Many people think that the wave of socialism we see in America today is the product of a very well-planned strategy to take over our educational system by liberals over the past 30 years.
Which is partially correct. The foundational bricks for the eruption of socialism in America were carefully laid out by liberal strategists long ago.
Nothing dramatically changed along the way. Socialism stayed pretty much bottled up in academia and in big city elite intellectual salons.
Friday, Oct. 24, 2008, was the day when a financial bomb hit Wall Street and the major banks. The incorrect response by the federal government and our legal system led directly to the opening of the Pandora’s Box of socialism we are now witnessing.
Stock prices for financial institutions collapsed on Oct. 24 when it became apparent that after years of executives recklessly selling junk bonds and derivative instruments to investors the world over, underlying mortgages on which those investments were made were collapsing as well and not being paid by mortgage holders.
Bank of America and Wachovia stock prices fell as quickly as the Twin Towers in Manhattan did on 9/11. Panic ensued.
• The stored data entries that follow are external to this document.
**src/rtl/instr_scheduler.sv**
```systemverilog
// rtl/instr_scheduler.sv - debounced instruction capture, FIFO queue and one-at-a-time issue sequencer
module instr_scheduler #(
    parameter int DEPTH        = 4,
    parameter int DEBOUNCE_CYC = 16
) (
    input  logic                   clk,
    input  logic                   reset,
    input  logic                   send,
    input  logic [17:0]            switches,
    output logic [17:0]            instr,
    output logic                   instr_valid,
    input  logic                   instr_ready,
    input  logic                   core_done,
    input  logic                   lcd_busy,
    output logic [$clog2(DEPTH):0] fifo_count,
    output logic                   full,
    output logic                   overflow,
    output logic [7:0]             issued_count
);
    localparam int AW = $clog2(DEPTH);
    localparam int CW = AW + 1;
    localparam int DW = $clog2(DEBOUNCE_CYC + 1);

    typedef enum logic [1:0] {IDLE, ISSUE, WAIT_DONE} state_t;
    state_t state, state_nxt;

    logic          send_s1, send_s2, send_db, push;
    logic [DW-1:0] db_cnt;
    logic [17:0]   mem [DEPTH];
    logic [AW-1:0] rd_ptr, wr_ptr;
    logic          pop, push_ok, has_room;

    // Level must disagree with the debounced value for DEBOUNCE_CYC+1 straight cycles to flip it
    always_ff @(posedge clk or posedge reset) begin
        if (reset) begin
            send_s1 <= 1'b0;
            send_s2 <= 1'b0;
            send_db <= 1'b0;
            db_cnt  <= '0;
            push    <= 1'b0;
        end else begin
            send_s1 <= send;
            send_s2 <= send_s1;
            push    <= 1'b0;
            if (send_s2 == send_db) begin
                db_cnt <= '0;
            end else if (db_cnt == DW'(DEBOUNCE_CYC)) begin
                db_cnt  <= '0;
                send_db <= send_s2;
                push    <= send_s2;
            end else begin
                db_cnt <= db_cnt + 1'b1;
            end
        end
    end

    assign has_room = (fifo_count < CW'(DEPTH));
    assign pop      = (state == ISSUE) && instr_ready;
    assign push_ok  = push && (has_room || pop);
    assign full     = (fifo_count == CW'(DEPTH));

    always_ff @(posedge clk or posedge reset) begin
        if (reset) begin
            rd_ptr       <= '0;
            wr_ptr       <= '0;
            fifo_count   <= '0;
            overflow     <= 1'b0;
            issued_count <= '0;
        end else begin
            if (push_ok) wr_ptr <= wr_ptr + 1'b1;
            if (pop) begin
                rd_ptr       <= rd_ptr + 1'b1;
                issued_count <= issued_count + 1'b1;
            end
            if (push_ok && !pop)
                fifo_count <= fifo_count + 1'b1;
            else if (pop && !push_ok)
                fifo_count <= fifo_count - 1'b1;
            if (push && !push_ok) overflow <= 1'b1;
        end
    end

    // On a full push+pop the tail slot is the head being popped; the read is taken before the edge
    always_ff @(posedge clk) begin
        if (push_ok) mem[wr_ptr] <= switches;
    end

    always_ff @(posedge clk or posedge reset) begin
        if (reset) state <= IDLE;
        else       state <= state_nxt;
    end

    always_comb begin
        state_nxt   = state;
        instr_valid = 1'b0;
        instr       = '0;
        case (state)
            IDLE: begin
                if (fifo_count != '0 && !lcd_busy) state_nxt = ISSUE;
            end
            ISSUE: begin
                instr_valid = 1'b1;
                instr       = mem[rd_ptr];
                if (instr_ready) state_nxt = WAIT_DONE;
            end
            WAIT_DONE: begin
                if (core_done) state_nxt = IDLE;
            end
            default: state_nxt = IDLE;
        endcase
    end
endmodule

```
Hundreds of thousands of banking employees were laid off nationwide which spread into the general economy where America suffered the worst recession since 1930.
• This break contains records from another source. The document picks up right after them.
[config.mk]
export PLATFORM = sky130hd
export DESIGN_NAME = spike_event_encoder
export DESIGN_NICKNAME = d
export VERILOG_FILES = /design/src/rtl/spike_event_encoder.sv
export SDC_FILE = /design/constraint.sdc
export NUM_CORES = 1
export LEC_CHECK = 0
export CORE_MARGIN = 3
export CORE_UTILIZATION = 40
export CTS_CLUSTER_DIAMETER = 150
export DETAILED_ROUTE_END_ITERATION = 16
export GPL_TIMING_DRIVEN = 0
export MAX_ROUTING_LAYER = met4
export PLACE_DENSITY = 0.63
export SLEW_MARGIN = 5
export SYNTH_ARGS = -nofsm -noshare
export SYNTH_HDL_FRONTEND = slang
export SYNTH_SLANG_ARGS = --single-unit
export TNS_END_PERCENT = 30
[constraint.sdc]
create_clock -name clock -period 6.16 [get_ports clock]
set_input_delay 1.848 -clock clock [delete_from_list [all_inputs] [get_ports clock]]
set_output_delay 1.848 -clock clock [all_outputs]
set_load 0.01 [all_outputs]
[src/rtl/spike_event_encoder.sv]
// spike_event_encoder: captures a neuron spike vector on spike_done and
// serialises its set bits, lowest index first, as address events with a
// programmable idle gap after each transfer. Counts spikes lost to overlap.
//
// Handshake: an event transfers on the rising clock edge where
// event_valid & event_ready are both 1; event_valid never falls and
// event_addr never changes until that transfer has happened.
module spike_event_encoder #(
  parameter int N_NEURONS  = 16,
  parameter int ADDR_W     = 4,
  parameter int GAP_CYCLES = 17
) (
  input  logic                 clock,
  input  logic                 reset_n,
  input  logic [N_NEURONS-1:0] spike,
  input  logic                 spike_done,
  input  logic                 event_ready,
  output logic                 event_valid,
  output logic [ADDR_W-1:0]    event_addr,
  output logic                 busy,
  output logic [7:0]           drop_cnt
);

  typedef enum logic [1:0] {
    ST_IDLE = 2'd0,
    ST_SEND = 2'd1,
    ST_GAP  = 2'd2
  } state_t;

  localparam int         CNT_W    = $clog2(N_NEURONS + 1);
  localparam logic [7:0] GAP_LOAD = (GAP_CYCLES > 0) ? 8'(GAP_CYCLES - 1) : 8'd0;

  state_t                state, state_nxt;
  logic [N_NEURONS-1:0]  pending, pending_nxt;
  logic [N_NEURONS-1:0]  cleared, overlap;
  logic [7:0]            gap_cnt, gap_nxt;
  logic [7:0]            drop_nxt;
  logic [8:0]            drop_sum;
  logic                  valid_nxt;
  logic [ADDR_W-1:0]     addr_nxt;
  logic                  transfer;

  // Fixed priority encoder: lowest set index wins.
  function automatic logic [ADDR_W-1:0] lowest_index(input logic [N_NEURONS-1:0] v);
    lowest_index = '0;
    for (int i = N_NEURONS - 1; i >= 0; i--) begin
      if (v[i]) lowest_index = ADDR_W'(i);
    end
  endfunction

  function automatic logic [CNT_W-1:0] popcount(input logic [N_NEURONS-1:0] v);
    popcount = '0;
    for (int i = 0; i < N_NEURONS; i++) begin
      popcount = popcount + CNT_W'(v[i]);
    end
  endfunction

  assign transfer = event_valid & event_ready;
  assign busy     = (|pending) | (state != ST_IDLE);

  // Pending mask update: clear the transferring bit first, then merge the new
  // capture, so a neuron re-spiking in its own transfer cycle is not a drop.
  always_comb begin
    cleared     = pending;
    overlap     = '0;
    pending_nxt = '0;
    if (transfer) cleared[event_addr] = 1'b0;
    pending_nxt = cleared;
    if (spike_done) begin
      pending_nxt = cleared | spike;
      overlap     = cleared & spike;
    end
    drop_sum = {1'b0, drop_cnt} + 9'(popcount(overlap));
    drop_nxt = drop_sum[8] ? 8'hFF : drop_sum[7:0];
  end

  // Next state and registered outputs of the event sequencer.
  always_comb begin
    state_nxt = state;
    valid_nxt = event_valid;
    addr_nxt  = event_addr;
    gap_nxt   = gap_cnt;
    case (state)
      ST_IDLE: begin
        valid_nxt = 1'b0;
        if (|pending_nxt) begin
          state_nxt = ST_SEND;
          valid_nxt = 1'b1;
          addr_nxt  = lowest_index(pending_nxt);
        end
      end
      ST_SEND: begin
        valid_nxt = 1'b1;
        if (transfer) begin
          if (GAP_CYCLES > 0) begin
            state_nxt = ST_GAP;
            valid_nxt = 1'b0;
            gap_nxt   = GAP_LOAD;
          end else if (|pending_nxt) begin
            addr_nxt = lowest_index(pending_nxt);
          end else begin
            state_nxt = ST_IDLE;
            valid_nxt = 1'b0;
          end
        end
      end
      ST_GAP: begin
        valid_nxt = 1'b0;
        if (gap_cnt == 8'd0) begin
          if (|pending_nxt) begin
            state_nxt = ST_SEND;
            valid_nxt = 1'b1;
            addr_nxt  = lowest_index(pending_nxt);
          end else begin
            state_nxt = ST_IDLE;
          end
        end else begin
          gap_nxt = gap_cnt - 8'd1;
        end
      end
      default: begin
        state_nxt = ST_IDLE;
        valid_nxt = 1'b0;
        addr_nxt  = '0;
        gap_nxt   = 8'd0;
      end
    endcase
  end

  // State, pending mask, gap counter and output registers.
  always_ff @(posedge clock or negedge reset_n) begin
    if (!reset_n) begin
      state       <= ST_IDLE;
      pending     <= '0;
      gap_cnt     <= 8'd0;
      event_valid <= 1'b0;
      event_addr  <= '0;
      drop_cnt    <= 8'd0;
    end else begin
      state       <= state_nxt;
      pending     <= pending_nxt;
      gap_cnt     <= gap_nxt;
      event_valid <= valid_nxt;
      event_addr  <= addr_nxt;
      drop_cnt    <= drop_nxt;
    end
  end

endmodule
Businesses were destroyed because they could no longer get credit anywhere. 401k plans were decimated. Houses were foreclosed upon. Everyone in the economy was hurt by the recession.
Except the financial titans of Wall Street and the big banks. None of them went to jail for fiduciary malfeasance. None of them were forced into bankruptcy protection when, by every standard of business ethics and justice, they should have been. The end result was that wealthy Wall Street and major bank executives, who caused the financial panic with their reckless investments, were bailed out by you, the federal taxpayer, and the Federal Reserve by expanding their balance sheet, which essentially is making up currency out of thin air.
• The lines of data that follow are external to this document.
===== src/rtl/apb_timer_pkg.sv =====
// Register map, CTRL layout and address helper for apb_timer.
// Pure declarations; no logic, no latency, no flow control.
package apb_timer_pkg;

  localparam logic [4:0] TMR_CTRL_OFS     = 5'h00;
  localparam logic [4:0] TMR_LOAD_OFS     = 5'h04;
  localparam logic [4:0] TMR_VALUE_OFS    = 5'h08;
  localparam logic [4:0] TMR_STATUS_OFS   = 5'h0C;
  localparam logic [4:0] TMR_PRESCALE_OFS = 5'h10;

  localparam int CTRL_EN_BIT          = 0;
  localparam int CTRL_AUTO_RELOAD_BIT = 1;
  localparam int CTRL_IRQ_EN_BIT      = 2;

  typedef struct packed {
    logic irq_en;
    logic auto_reload;
    logic en;
  } tmr_ctrl_t;

  // Only Paddr[4:2] is decoded; rebuild a byte offset for comparison with the map.
  function automatic logic [4:0] tmr_ofs(input logic [2:0] word_idx);
    return {word_idx, 2'b00};
  endfunction

endpackage


===== src/rtl/apb_timer_prescaler.sv =====
// Tick divider: one-cycle tick every prescale+1 clocks while en; counter held at 0 when idle.
// New prescale values are sampled only at a wrap (or while idle); no backpressure.
module apb_timer_prescaler (
  input  logic       clk,
  input  logic       rst_n,
  input  logic       en,
  input  logic [7:0] prescale,
  output logic       tick
);

  logic [7:0] cnt_q, cnt_d;
  logic [7:0] lim_q, lim_d;
  logic       wrap;

  assign wrap = (cnt_q == lim_q);
  assign tick = en & wrap;

  always_comb begin
    cnt_d = cnt_q;
    lim_d = lim_q;
    if (!en || wrap) begin
      cnt_d = '0;
      lim_d = prescale;
    end else begin
      cnt_d = cnt_q + 8'd1;
    end
  end

  always_ff @(posedge clk or negedge rst_n) begin
    if (!rst_n) begin
      cnt_q <= '0;
      lim_q <= '0;
    end else begin
      cnt_q <= cnt_d;
      lim_q <= lim_d;
    end
  end

endmodule


===== src/rtl/apb_timer.sv =====
// Zero-wait APB down-counter timer with auto-reload, sticky EXPIRED and level irq; writes commit in the access phase, reads are combinational.
// Optional prescaler enabled by `APB_TIMER_PRESCALER_EN; no PREADY, so the bus is never stalled.
module apb_timer
  import apb_timer_pkg::*;
#(
  parameter int CNT_W = 32
) (
  input  logic        Hclk,
  input  logic        Hrstn,
  input  logic        Pselx,
  input  logic        Penable,
  input  logic        Pwrite,
  input  logic [31:0] Paddr,
  input  logic [31:0] Pwdata,
  output logic [31:0] Prdata,
  output logic        timer_irq
);

  logic             wr_en, rd_en;
  logic [4:0]       ofs;
  logic             ctrl_wr, load_wr, status_wr;
  logic             tick, tick_en, expire_evt;
  logic [31:0]      rdata;
  logic             unused_bits;

  tmr_ctrl_t        ctrl_q, ctrl_d;
  logic [CNT_W-1:0] load_q, load_d;
  logic [CNT_W-1:0] value_q, value_d;
  logic             expired_q, expired_d;

  assign wr_en     = Pselx & Penable & Pwrite;
  assign rd_en     = Pselx & ~Pwrite;
  assign ofs       = tmr_ofs(Paddr[4:2]);
  assign ctrl_wr   = wr_en & (ofs == TMR_CTRL_OFS);
  assign load_wr   = wr_en & (ofs == TMR_LOAD_OFS);
  assign status_wr = wr_en & (ofs == TMR_STATUS_OFS);

  assign unused_bits = ^{Paddr[31:5], Paddr[1:0], Pwdata};

`ifdef APB_TIMER_PRESCALER_EN
  logic [7:0] prescale_q, prescale_d;

  always_comb begin
    prescale_d = prescale_q;
    if (wr_en && (ofs == TMR_PRESCALE_OFS)) prescale_d = Pwdata[7:0];
  end

  always_ff @(posedge Hclk or negedge Hrstn) begin
    if (!Hrstn) prescale_q <= '0;
    else        prescale_q <= prescale_d;
  end

  apb_timer_prescaler u_prescaler (
    .clk      (Hclk),
    .rst_n    (Hrstn),
    .en       (ctrl_q.en),
    .prescale (prescale_q),
    .tick     (tick)
  );
`else
  assign tick = 1'b1;
`endif

  // A CTRL write that clears EN cancels the tick on its edge entirely.
  assign tick_en    = ctrl_q.en & tick & ~(ctrl_wr & ~Pwdata[CTRL_EN_BIT]);
  assign expire_evt = tick_en & (value_q == '0);

  always_comb begin
    ctrl_d = ctrl_q;
    load_d = load_q;
    value_d = value_q;
    if (tick_en) begin
      if (!expire_evt)             value_d = value_q - CNT_W'(1);
      else if (ctrl_q.auto_reload) value_d = load_q;
      else                         ctrl_d.en = 1'b0;
    end
    // Bus writes are applied last so they override the counting update.
    if (ctrl_wr) begin
      ctrl_d.en          = Pwdata[CTRL_EN_BIT];
      ctrl_d.auto_reload = Pwdata[CTRL_AUTO_RELOAD_BIT];
      ctrl_d.irq_en      = Pwdata[CTRL_IRQ_EN_BIT];
    end
    if (load_wr) begin
      load_d  = Pwdata[CNT_W-1:0];
      value_d = Pwdata[CNT_W-1:0];
    end
    expired_d = (expired_q & ~(status_wr & Pwdata[0])) | expire_evt;
  end

  always_ff @(posedge Hclk or negedge Hrstn) begin
    if (!Hrstn) begin
      ctrl_q    <= '0;
      load_q    <= '0;
      value_q   <= '0;
      expired_q <= 1'b0;
    end else begin
      ctrl_q    <= ctrl_d;
      load_q    <= load_d;
      value_q   <= value_d;
      expired_q <= expired_d;
    end
  end

  always_comb begin
    rdata = '0;
    case (ofs)
      TMR_CTRL_OFS:     rdata = {29'b0, ctrl_q};
      TMR_LOAD_OFS:     rdata = 32'(load_q);
      TMR_VALUE_OFS:    rdata = 32'(value_q);
      TMR_STATUS_OFS:   rdata = {31'b0, expired_q};
`ifdef APB_TIMER_PRESCALER_EN
      TMR_PRESCALE_OFS: rdata = {24'b0, prescale_q};
`endif
      default:          rdata = '0;
    endcase
  end

  assign Prdata    = rd_en ? rdata : 32'h0;
  assign timer_irq = expired_q & ctrl_q.irq_en;

endmodule


===== config.mk =====
export PLATFORM = sky130hd
export DESIGN_NAME = apb_timer
export DESIGN_NICKNAME = d
export VERILOG_FILES = /design/src/rtl/apb_timer_pkg.sv /design/src/rtl/apb_timer_prescaler.sv /design/src/rtl/apb_timer.sv
export SDC_FILE = /design/constraint.sdc
export NUM_CORES = 1
export LEC_CHECK = 0
export ABC_AREA = 1
export CORE_MARGIN = 8
export CORE_UTILIZATION = 45
export CTS_CLUSTER_DIAMETER = 40
export CTS_CLUSTER_SIZE = 28
export DETAILED_ROUTE_END_ITERATION = 16
export PLACE_DENSITY = 0.72
export SLEW_MARGIN = 30
export SYNTH_ARGS = -nofsm -noshare
export SYNTH_HDL_FRONTEND = slang
export SYNTH_SLANG_ARGS = --single-unit

===== constraint.sdc =====
create_clock -name Hclk -period 1.98 [get_ports Hclk]
set_input_delay 0.198 -clock Hclk [delete_from_list [all_inputs] [get_ports Hclk]]
set_output_delay 0.198 -clock Hclk [all_outputs]
set_load 0.02 [all_outputs]

# Yosys cells after proc, flatten, opt, wreduce, memory -nomap -nowiden
# Index checks and enable logic that the tools add are counted.
classes:
  add_sub_neg: 1
  bitwise_logic: 17
  muxes: 10
  eq_ne: 5
  n_reduce_logical: 7
op_table:
  columns: ["op", "count"]
  rows:
  - ["$mux W32", 5]
  - ["$pmux W32 S4", 1]
  - ["$logic_not A32 Y1", 1]
  - ["$sub A32 B1 Y32 const B", 1]
  - ["$and A1 B1 Y1", 12]
  - ["$eq A3 B2 Y1 const B", 2]
  - ["$reduce_bool A2 Y1", 3]
  - ["$logic_not A5 Y1", 1]
  - ["$mux W1", 4]
  - ["$not A1 Y1", 4]
  - ["$eq A3 B1 Y1 const B", 1]
  - ["$ne A3 B2 Y1 const B", 1]
  - ["$reduce_and A3 Y1", 1]
  - ["$ne A2 B2 Y1 const B", 1]
  - ["$reduce_and A2 Y1", 1]
  - ["$or A1 B1 Y1", 1]
totals:
  out_inout_bits: 33
  ff_bits: 68
  input_bits: 69

# Depth between registers and ports, before layout
depth:
  ltp_word: 10
  ltp_mapped: 14

# Worst setup path after synthesis
# No wires, ideal clock.
synth_timing:
  kind: "reg-to-reg"
  startpoint: "register value_q[0]"
  endpoint: "register value_q[10]"
  arrival_ns: 1.710
  slack_ns: 0.154
  stages_incl_launch_ff: 14
  cell_sequence: "dfrtp_1 inv_1 ha_1 nand2_1 nor2_1 nand2_2 nor2_8 nand4_2 nand2_2 inv_2 buf_6 buf_6 nand2_1 nand2_1"
synth_via:
  elab_chain_len: 5
  elab_cells_between_ends: 8
  cone_classes: "add/sub (1); eq/ne (1); mux (3); bitwise (1); reduce/logical (2)"
synth_rtl:
  columns: ["element", "line_no", "rtl"]
  rows:
  - ["start: declaration", "apb_timer.sv:28", "logic [CNT_W-1:0] value_q, value_d;"]
  - ["start signal: assignment", "apb_timer.sv:99", "value_q <= value_d;"]
  - ["branches (longest 5 deep; another with $sub A32 B1 Y32)", null, null]
# Several ways; the timed one is not identified. The select of a mux whose other input is x is not followed.
# A chain may end at the register's enable or synchronous reset.

# Worst setup path in the final report
layout_timing:
  startpoint: "input Paddr[2]"
  endpoint: "output Prdata[12]"
layout_via:
  elab_chain_len: 3
  elab_cells_between_ends: 6
  cone_classes: "eq/ne (3); mux (2); reduce/logical (1)"
layout_rtl:
  columns: ["element", "line_no", "rtl"]
  rows:
  - ["start: declaration", "apb_timer.sv:13", "input logic [31:0] Paddr,"]
  - ["$eq A3 B2 Y1 (tied with other cells)", "apb_timer.sv:106", "case (ofs)"]
  - ["$pmux W32 S4 *", "apb_timer.sv:106", null]
  - ["$mux W32 *", "apb_timer.sv:118", "assign Prdata = rd_en ? rdata : 32'h0;"]
  - ["end: declaration", "apb_timer.sv:15", "output logic [31:0] Prdata,"]
# Mark *: on every way between the ends. The rest lies on a longest branch, timed or not.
A friend of mine happened to be in New York City on that fateful Friday night. An investment banker friend of his, let’s call him “Sam,” who was worth well over $200 million, invited him to a dinner party at his luxurious penthouse in Manhattan.
He took my friend out on the patio. While surveying the city landscape, he said, “See all this, Dave? It is all gone. Nothing is left. I am broke and so are all my colleagues.”
A month later, he was worth $200 million again. All with the help of the federal government and you, the American taxpayer.
This massive bailout of uber-wealthy people on Wall Street did not go unnoticed by the younger generation. Millennials between the ages of 20 and 25 witnessed their parents losing their jobs and financial security while financial titans of Wall Street and big banks skated by unscathed, restored to the lifestyle of the rich and famous and not going to prison.
It made a lasting impression on Millennials. It was like watching Jack Nicklaus cheat at the Masters and still be awarded another green jacket. Any young golfer would have said to himself: “If Jack Nicklaus can get away with it without any penalty, why can’t I?”
On Sept. 17, 2011, such pent-up anger revealed itself in the first “Occupy Wall Street” protest in New York City. Thousands came to protest the hypocrisy of bailing out wealthy tycoons with taxpayer money but not the average person who lost their job, nest egg and income security.
If you were a young person with a lot of student debt, what do you think your reaction might have been?
It might have been: “These rich guys got bailed out by the federal government. Why not me?”
Nine years later, avowed socialist Bernie Sanders is leading the Democratic nomination for president.
We can thank every elected official who let these bankers get re-enriched with taxpayer support for this explosion of support for socialism.